◆ **Material for this task**

$ cat src/rtl/sbox_pkg.sv
// Shared definitions for the time-multiplexed substitution layer:
// FSM states, nibble width and a reference S-box table.
package sbox_pkg;

  localparam int NIB_W = 4;

  typedef enum logic [1:0] {
    IDLE    = 2'd0,
    SUB     = 2'd1,
    RND_END = 2'd2,
    DONE    = 2'd3
  } state_e;

  // Reference mapping x -> r; the datapath itself uses sbox instances.
  localparam logic [3:0] SBOX_TBL [16] = '{
    4'hC, 4'h5, 4'h6, 4'hB, 4'h9, 4'h0, 4'hA, 4'hD,
    4'h3, 4'hE, 4'hF, 4'h8, 4'h4, 4'h7, 4'h1, 4'h2
  };

endpackage

$ cat src/rtl/sbox.sv
// 4-bit substitution box, combinational x -> r.
module sbox (
  input  logic [3:0] x,
  output logic [3:0] r
);

  always_comb begin
    r = 4'h0;
    case (x)
      4'h0: r = 4'hC;
      4'h1: r = 4'h5;
      4'h2: r = 4'h6;
      4'h3: r = 4'hB;
      4'h4: r = 4'h9;
      4'h5: r = 4'h0;
      4'h6: r = 4'hA;
      4'h7: r = 4'hD;
      4'h8: r = 4'h3;
      4'h9: r = 4'hE;
      4'hA: r = 4'hF;
      4'hB: r = 4'h8;
      4'hC: r = 4'h4;
      4'hD: r = 4'h7;
      4'hE: r = 4'h1;
      4'hF: r = 4'h2;
    endcase
  end

endmodule

$ cat src/rtl/sbox_lane_mux.sv
// LANES sbox instances fed from nibble group idx of the state; the
// substituted group is merged back into an otherwise unchanged next state.
module sbox_lane_mux
  import sbox_pkg::*;
#(
  parameter int BLOCK_W = 64,
  parameter int LANES   = 4,
  parameter int IDX_W   = 1
) (
  input  logic [BLOCK_W-1:0] state_i,
  input  logic [IDX_W-1:0]   idx_i,
  output logic [BLOCK_W-1:0] next_o
);

  localparam int GW = LANES * NIB_W;
  localparam int G  = BLOCK_W / GW;

  logic [GW-1:0] grp_in, grp_out;

  always_comb begin
    grp_in = '0;
    for (int g = 0; g < G; g++)
      if (idx_i == IDX_W'(g)) grp_in = state_i[g*GW +: GW];
  end

  for (genvar l = 0; l < LANES; l++) begin : g_lane
    sbox u_sbox (
      .x(grp_in[l*NIB_W +: NIB_W]),
      .r(grp_out[l*NIB_W +: NIB_W])
    );
  end

  always_comb begin
    next_o = state_i;
    for (int g = 0; g < G; g++)
      if (idx_i == IDX_W'(g)) next_o[g*GW +: GW] = grp_out;
  end

endmodule

$ cat src/rtl/sbox_layer_ctrl.sv
// Substitution-layer engine: key XOR, LANES-wide S-box sweep over all nibble
// groups, rotation, repeated ROUNDS times, with valid/ready on both sides.
module sbox_layer_ctrl
  import sbox_pkg::*;
#(
  parameter int BLOCK_W = 64,
  parameter int LANES   = 4,
  parameter int ROUNDS  = 1,
  parameter int ROT     = 0
) (
  input  logic               clk,
  input  logic               rst,
  input  logic               in_valid,
  output logic               in_ready,
  input  logic [BLOCK_W-1:0] in_data,
  input  logic [BLOCK_W-1:0] in_key,
  output logic               out_valid,
  input  logic               out_ready,
  output logic [BLOCK_W-1:0] out_data,
  output logic               busy
);

  localparam int G     = BLOCK_W / (NIB_W * LANES);
  localparam int IDX_W = (G > 1) ? $clog2(G) : 1;
  localparam int RND_W = (ROUNDS > 1) ? $clog2(ROUNDS) : 1;
  localparam logic [IDX_W-1:0] IDX_LAST = IDX_W'(G - 1);
  localparam logic [RND_W-1:0] RND_LAST = RND_W'(ROUNDS - 1);

  state_e             fsm_q, fsm_d;
  logic [BLOCK_W-1:0] st_q, st_d, key_q, key_d, sub_nxt, rot_s;
  logic [IDX_W-1:0]   idx_q, idx_d;
  logic [RND_W-1:0]   rnd_q, rnd_d;

  sbox_lane_mux #(
    .BLOCK_W(BLOCK_W),
    .LANES  (LANES),
    .IDX_W  (IDX_W)
  ) u_mux (
    .state_i(st_q),
    .idx_i  (idx_q),
    .next_o (sub_nxt)
  );

  // With ROT=0 the right shift spans the full width and contributes zero.
  assign rot_s = (st_q << ROT) | (st_q >> (BLOCK_W - ROT));

  always_comb begin
    fsm_d = fsm_q;
    st_d  = st_q;
    key_d = key_q;
    idx_d = idx_q;
    rnd_d = rnd_q;
    case (fsm_q)
      IDLE: if (in_valid) begin
        st_d  = in_data ^ in_key;
        key_d = in_key;
        idx_d = '0;
        rnd_d = '0;
        fsm_d = SUB;
      end
      SUB: begin
        st_d = sub_nxt;
        if (idx_q == IDX_LAST) begin
          idx_d = '0;
          fsm_d = RND_END;
        end else begin
          idx_d = idx_q + 1'b1;
        end
      end
      RND_END: if (rnd_q == RND_LAST) begin
        st_d  = rot_s;
        fsm_d = DONE;
      end else begin
        st_d  = rot_s ^ key_q;
        rnd_d = rnd_q + 1'b1;
        fsm_d = SUB;
      end
      DONE: if (out_ready) fsm_d = IDLE;
      default: fsm_d = IDLE;
    endcase
  end

  always_ff @(posedge clk) begin
    if (rst) begin
      fsm_q <= IDLE;
      st_q  <= '0;
      key_q <= '0;
      idx_q <= '0;
      rnd_q <= '0;
    end else begin
      fsm_q <= fsm_d;
      st_q  <= st_d;
      key_q <= key_d;
      idx_q <= idx_d;
      rnd_q <= rnd_d;
    end
  end

  assign in_ready  = (fsm_q == IDLE);
  assign out_valid = (fsm_q == DONE);
  assign busy      = (fsm_q != IDLE);
  assign out_data  = st_q;

endmodule

$ cat config.mk
export PLATFORM = sky130hd
export DESIGN_NAME = sbox_layer_ctrl
export DESIGN_NICKNAME = d
export VERILOG_FILES = /design/src/rtl/sbox_pkg.sv /design/src/rtl/sbox.sv /design/src/rtl/sbox_lane_mux.sv /design/src/rtl/sbox_layer_ctrl.sv
export SDC_FILE = /design/constraint.sdc
export NUM_CORES = 1
export LEC_CHECK = 0
export ABC_AREA = 1
export BUFFER_PORTS_ARGS = -buffer_cell sky130_fd_sc_hd__clkbuf_2
export CAP_MARGIN = 30
export CORE_UTILIZATION = 40
export DETAILED_ROUTE_END_ITERATION = 16
export GPL_ROUTABILITY_DRIVEN = 0
export SETUP_SLACK_MARGIN = 0.2
export SYNTH_ARGS = -nofsm -noshare
export SYNTH_HDL_FRONTEND = slang
export SYNTH_SLANG_ARGS = --single-unit
$ cat constraint.sdc
create_clock -name clk -period 5.7 [get_ports clk]
set_input_delay 0.57 -clock clk [delete_from_list [all_inputs] [get_ports clk]]
set_output_delay 0.57 -clock clk [all_outputs]
set_load 0.05 [all_outputs]
==> results.md <==
* Hold Path Class: in2reg
* Area contributors post-synth: dfxtp_1 30%, nand2_1 16%, o21ai_0 7.4%
* Pins Over Slew Limit at 0
* CTS sink count at 132
* CP endpoint kind: flip-flop
* Clock Pin Slew Worst Setup and Hold Paths at 0.06 ns
* Outcome: completed
* DPL Wire Length at 20.2 mm
* Area leader, netlist: dfxtp_1
* Pwr/cell area at 695 mW/mm^2
* Die area at 0.0223 sq mm
* Relative slew slack at 0.389
* Vias in the first global route at 7994
* # hold bufs at CTS at 0
* Core ar. at 0.0212 sq mm
* Routed WL at 28.4 mm
* Final setup margin at 2.68 ns
* Root Driver: clkbuf_16
* H-Tree Depth at 4
* Final #Nets at 1608
* Die Height at 149 um
* CTS tree: done
* DRT iter0 DRCs at 571
* Placed insts at 1712
* Unrepaired setup endpoints after global routing: no
* Post-Synthesis Cells at 1303
* Syn Nets at 1455
* Setup crit start kind: flip-flop
* P&R area growth vs syn at 18.8%
* Fin cells at 1744
* Critical path class: reg2reg
* Drt via density at 5.19
* Max VDD drop at 0.483 mV
* DRT Pass-1 Iters at 7
* CP arrival at 3.38 ns
* Die Wd at 149 um
* Post-Syn Area at 0.00869 sq mm
* Fraction of layout cells with a size suffix above 1 at 0.263
* Port bufs at 198
* Max Cap Viol at 0
* Via count at 9046
* Post-route DRC at 0
* Area of the multi-input gates at 0.00541 sq mm
* Clock Latency Late Sink at 0.43 ns
* Clock Skews at 0.00931 ns
* Sum of negative setup slack at 0 ns
* First-pass GRT wire length at 44.0 mm
* Synthesized area per cell at 6.67 sq um
* Overflow after GRT at 0
* Final Cell Area at 0.0103 sq mm
* Yosys Warn Count at 0
* Post_cts resized at 0
* Endpoints failing setup at 0
* Starting density of the core at 0.411
* CTS Buf Count at 17
* Worst slew pin tran at 0.915 ns
* Tot GR Track Use at 0.257
* Seq/Total Area, Yosys at 0.304
* Initial antenna violation count at 0
* Postcts setup bufs at 0
* Placed cell area at 0.00976 sq mm
* Io pins at 199
* Longest Clk Path Bufs at 2
* Final Critical Period at 3.02 ns
* Pre-CTS setup slack at 2.69 ns
* Worst hold margin at 0.378 ns
* Register bit total from synthesis at 132
* Post-synth ARST share at 0
* Post-synth top area share at 0.304
* WL/cell at 16.3 um
* Required arrival time at the worst endpoint at 6.05 ns
* Row Count at 53
* CP Max Fanout at 17
* Diode count at 0
* Number of synthesized flops with an enable pin at 0
* LEAKAGE at 4.95 nW
* Hold Vio Cnt, Final at 0
* Register area at 0.00264 sq mm
* Largest net degree at the start of global routing at 83
* Post-route clock period utilization at 0.530
* Netlist cell types at 35
* Fmax at 331 MHz
* Post-route ant nets at 0
* Synth Flop Type: dfxtp_1
* Filler instances at 2189
[worst paths after layout]
kind,slack (ns),cells past startpoint,endpoint,startpoint
max,2.68,17,out_data[43],idx_q[0]
min,0.38,3,key_q[4],in_key[4]
max reg2reg,2.68,17,out_data[43],idx_q[0]
min reg2reg,0.50,2,key_q[60],key_q[60]
[layer usage]
metal | wire (um) | vias up | track usage | part of all wire
met1 | 12600 | 4109 | 0.346 | 0.44
met2 | 13000 | 307 | 0.405 | 0.46
li1 | - | 4581 | - | -
met3 | 2050 | 49 | 0.0505 | 0.072
met5 | 0 | - | 0 | 0
met4 | 780 | 0 | 0.0964 | 0.027
[area by class of cell]
| type | count | area share |
|---|---|---|
| Clock buffer | 22 | 0.0440 |
| Clock inverter | 10 | 0.0104 |
| Inverter | 74 | 0.0281 |
| Multi-Input combinational cell | 1024 | 0.524 |
| Sequential cell | 132 | 0.256 |
| Tap cell | 275 | 0.0333 |
| Timing Repair Buffer | 207 | 0.104 |
[cell usage in the layout, fill, tap and decap left out, types with 2 or more instances in the layout]
cell type	netlist	final
clkbuf_2	0	198
nand2_1	375	375
clkbuf_1	56	4
xnor2_1	64	64
nand3_2	18	18
a21oi_2	21	20
inv_1	63	60
o21ai_0	129	129
inv_6	2	2
a21oi_4	5	6
bufinv_16	0	2
nand3_1	35	35
a211oi_1	2	2
or2_2	64	64
clkbuf_16	0	17
nor2_1	96	94
nand3b_1	2	2
inv_2	9	11
clkinv_2	0	5
dfxtp_1	132	132
nor2_2	3	5
nand2_2	19	19
a31oi_1	64	64
o21ai_1	2	2
buf_4	1	8
o21ai_2	3	3
a21oi_1	96	96
ha_1	20	19
clkinvlp_4	0	3
[worst max-delay path: stages, from the launching register on]
cell and delay, ns:
dfxtp_1 0.32, inv_1 0.12, ha_1 0.76, inv_6 0.20
nor2_1 0.14, nor2_1 0.06, nand2_1 0.08, nand2_2 0.08
ha_1 0.30, inv_1 0.07, nand3_1 0.07, nand2_1 0.06
inv_1 0.04, nand2_1 0.06, nand3_2 0.24, nand2_1 0.14
nand2_1 0.05, a21oi_1 0.13
[through the flow]
| step | total power [W] | utilization |
|---|---|---|
| floorplan | 0.00497 | - |
| global placement | 0.00604 | 0.460 |
| detailed placement | 0.00611 | 0.462 |
| CTS | 0.00719 | 0.488 |
| global route | 0.00777 | 0.488 |
| finish | 0.00718 | 0.488 |
[flip-flops by register name, indices dropped and copies added, names as in the netlist]
name      cells
key_q        64
fsm_q         2
idx_q         2
out_data     64
[cells in the mapped netlist (all sizes together), types with 20 or more instances]
cell type and count:
a31oi 64, nand2 394, a21oi 122, ha 20, nand3 54, o21ai 134
xnor2 64, or2 65, clkbuf 56, inv 74, nor2 99, dfxtp 132
[logic make-up after synthesis]
kind of cell	count (synthesis)	synth area share
AOI/OAI and AO/OA	325	0.215
xor gates and xnor gates	64	0.0645
adders and majority gates	20	0.0288
buffers and inverters	147	0.0765
DFF	132	0.304
and+or+nand+nor	615	0.311
[where the power goes]
group,internal (W),leakage (nW),switching (W)
clock,0.000650,0.270,0.000421
sequential,0.00124,1.09,0.000358
combinational,0.00138,3.58,0.00313
No activity file was read; power rests on OpenSTA's default activity.
==> config.mk <==
export PLATFORM = sky130hd
export DESIGN_NAME = main_mem_arbiter
export DESIGN_NICKNAME = d
export VERILOG_FILES = /design/src/rtl/main_mem_arbiter.sv
export SDC_FILE = /design/constraint.sdc
export NUM_CORES = 1
export LEC_CHECK = 0
export CORE_ASPECT_RATIO = 1.2
export CORE_MARGIN = 1
export CORE_UTILIZATION = 42
export CTS_BUF_LIST = sky130_fd_sc_hd__clkbuf_4 sky130_fd_sc_hd__clkbuf_8
export CTS_CLUSTER_SIZE = 28
export DETAILED_ROUTE_END_ITERATION = 10
export GPL_TIMING_DRIVEN = 0
export PLACE_DENSITY = 0.88
export SLEW_MARGIN = 20
export SYNTH_ARGS = -nofsm -noshare
export SYNTH_HDL_FRONTEND = slang
export SYNTH_SLANG_ARGS = --single-unit
==> constraint.sdc <==
create_clock -name clk_i -period 5.44 [get_ports clk_i]
set_input_delay 1.632 -clock clk_i [delete_from_list [all_inputs] [get_ports clk_i]]
set_output_delay 1.632 -clock clk_i [all_outputs]
set_load 0.02 [all_outputs]
$ cat src/rtl/encoder_sequencer.sv
// encoder_sequencer: per-file, per-round stage sequencer driving CP/RO/PE/RE/RC start strobes
`timescale 1ns/1ps
module encoder_sequencer #(
    parameter int NUM_ROUNDS = 24,
    parameter int FILE_W     = 10,
    parameter int ITER_W     = 5
) (
    input  logic              clk,
    input  logic              rst,
    input  logic              start,
    input  logic [FILE_W-1:0] num_files,
    output logic              busy,
    output logic              done,
    output logic [FILE_W-1:0] file_index,
    output logic [ITER_W-1:0] iteration,
    output logic              CP_start,
    output logic              RO_start,
    output logic              PE_start,
    output logic              RE_start,
    output logic              RC_start,
    input  logic              CP_finish,
    input  logic              RO_finish,
    input  logic              PE_finish,
    input  logic              RE_finish,
    input  logic              RC_finish
);
    typedef enum logic [3:0] {
        IDLE, CP_GO, CP_WAIT, RO_GO, RO_WAIT, PE_GO, PE_WAIT,
        RE_GO, RE_WAIT, RC_GO, RC_WAIT, NEXT, DONE
    } state_t;
    state_t state, state_nxt;
    logic [FILE_W-1:0] nf_q;
    logic last_iter, last_file;
    assign last_iter = iteration == ITER_W'(NUM_ROUNDS - 1);
    assign last_file = file_index == nf_q - FILE_W'(1);
    always_comb begin
        state_nxt = state;
        case (state)
            IDLE:    state_nxt = start ? ((num_files == '0) ? DONE : CP_GO) : IDLE;
            CP_GO:   state_nxt = CP_WAIT;
            CP_WAIT: state_nxt = CP_finish ? RO_GO : CP_WAIT;
            RO_GO:   state_nxt = RO_WAIT;
            RO_WAIT: state_nxt = RO_finish ? PE_GO : RO_WAIT;
            PE_GO:   state_nxt = PE_WAIT;
            PE_WAIT: state_nxt = PE_finish ? RE_GO : PE_WAIT;
            RE_GO:   state_nxt = RE_WAIT;
            RE_WAIT: state_nxt = RE_finish ? RC_GO : RE_WAIT;
            RC_GO:   state_nxt = RC_WAIT;
            RC_WAIT: state_nxt = RC_finish ? NEXT : RC_WAIT;
            NEXT:    state_nxt = (last_iter && last_file) ? DONE : CP_GO;
            DONE:    state_nxt = IDLE;
            default: state_nxt = IDLE;
        endcase
    end
    always_ff @(posedge clk) begin
        if (rst) begin
            state      <= IDLE;
            nf_q       <= '0;
            file_index <= '0;
            iteration  <= '0;
        end else begin
            state <= state_nxt;
            if (state == IDLE && start) begin
                nf_q       <= num_files;
                file_index <= '0;
                iteration  <= '0;
            end
            if (state == NEXT && !last_iter)
                iteration <= iteration + ITER_W'(1);
            else if (state == NEXT && !last_file) begin
                file_index <= file_index + FILE_W'(1);
                iteration  <= '0;
            end
        end
    end
    // Every output is a pure state decode, so finish inputs never reach a start strobe combinationally.
    assign busy     = state != IDLE;
    assign done     = state == DONE;
    assign CP_start = state == CP_GO;
    assign RO_start = state == RO_GO;
    assign PE_start = state == PE_GO;
    assign RE_start = state == RE_GO;
    assign RC_start = state == RC_GO;
endmodule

◆ **Your goal**
Give back exactly the lines above starting at the line where "4'hA: r = 4'hF;" appears and ending at the line where "logic [BLOCK_W-1:0] st_q, st_d, key_q, key_d, sub_nxt, rot_s;" appears, both included, with no other lines.

◆ **Exercise response**
      4'hA: r = 4'hF;
      4'hB: r = 4'h8;
      4'hC: r = 4'h4;
      4'hD: r = 4'h7;
      4'hE: r = 4'h1;
      4'hF: r = 4'h2;
    endcase
  end

endmodule

$ cat src/rtl/sbox_lane_mux.sv
// LANES sbox instances fed from nibble group idx of the state; the
// substituted group is merged back into an otherwise unchanged next state.
module sbox_lane_mux
  import sbox_pkg::*;
#(
  parameter int BLOCK_W = 64,
  parameter int LANES   = 4,
  parameter int IDX_W   = 1
) (
  input  logic [BLOCK_W-1:0] state_i,
  input  logic [IDX_W-1:0]   idx_i,
  output logic [BLOCK_W-1:0] next_o
);

  localparam int GW = LANES * NIB_W;
  localparam int G  = BLOCK_W / GW;

  logic [GW-1:0] grp_in, grp_out;

  always_comb begin
    grp_in = '0;
    for (int g = 0; g < G; g++)
      if (idx_i == IDX_W'(g)) grp_in = state_i[g*GW +: GW];
  end

  for (genvar l = 0; l < LANES; l++) begin : g_lane
    sbox u_sbox (
      .x(grp_in[l*NIB_W +: NIB_W]),
      .r(grp_out[l*NIB_W +: NIB_W])
    );
  end

  always_comb begin
    next_o = state_i;
    for (int g = 0; g < G; g++)
      if (idx_i == IDX_W'(g)) next_o[g*GW +: GW] = grp_out;
  end

endmodule

$ cat src/rtl/sbox_layer_ctrl.sv
// Substitution-layer engine: key XOR, LANES-wide S-box sweep over all nibble
// groups, rotation, repeated ROUNDS times, with valid/ready on both sides.
module sbox_layer_ctrl
  import sbox_pkg::*;
#(
  parameter int BLOCK_W = 64,
  parameter int LANES   = 4,
  parameter int ROUNDS  = 1,
  parameter int ROT     = 0
) (
  input  logic               clk,
  input  logic               rst,
  input  logic               in_valid,
  output logic               in_ready,
  input  logic [BLOCK_W-1:0] in_data,
  input  logic [BLOCK_W-1:0] in_key,
  output logic               out_valid,
  input  logic               out_ready,
  output logic [BLOCK_W-1:0] out_data,
  output logic               busy
);

  localparam int G     = BLOCK_W / (NIB_W * LANES);
  localparam int IDX_W = (G > 1) ? $clog2(G) : 1;
  localparam int RND_W = (ROUNDS > 1) ? $clog2(ROUNDS) : 1;
  localparam logic [IDX_W-1:0] IDX_LAST = IDX_W'(G - 1);
  localparam logic [RND_W-1:0] RND_LAST = RND_W'(ROUNDS - 1);

  state_e             fsm_q, fsm_d;
  logic [BLOCK_W-1:0] st_q, st_d, key_q, key_d, sub_nxt, rot_s;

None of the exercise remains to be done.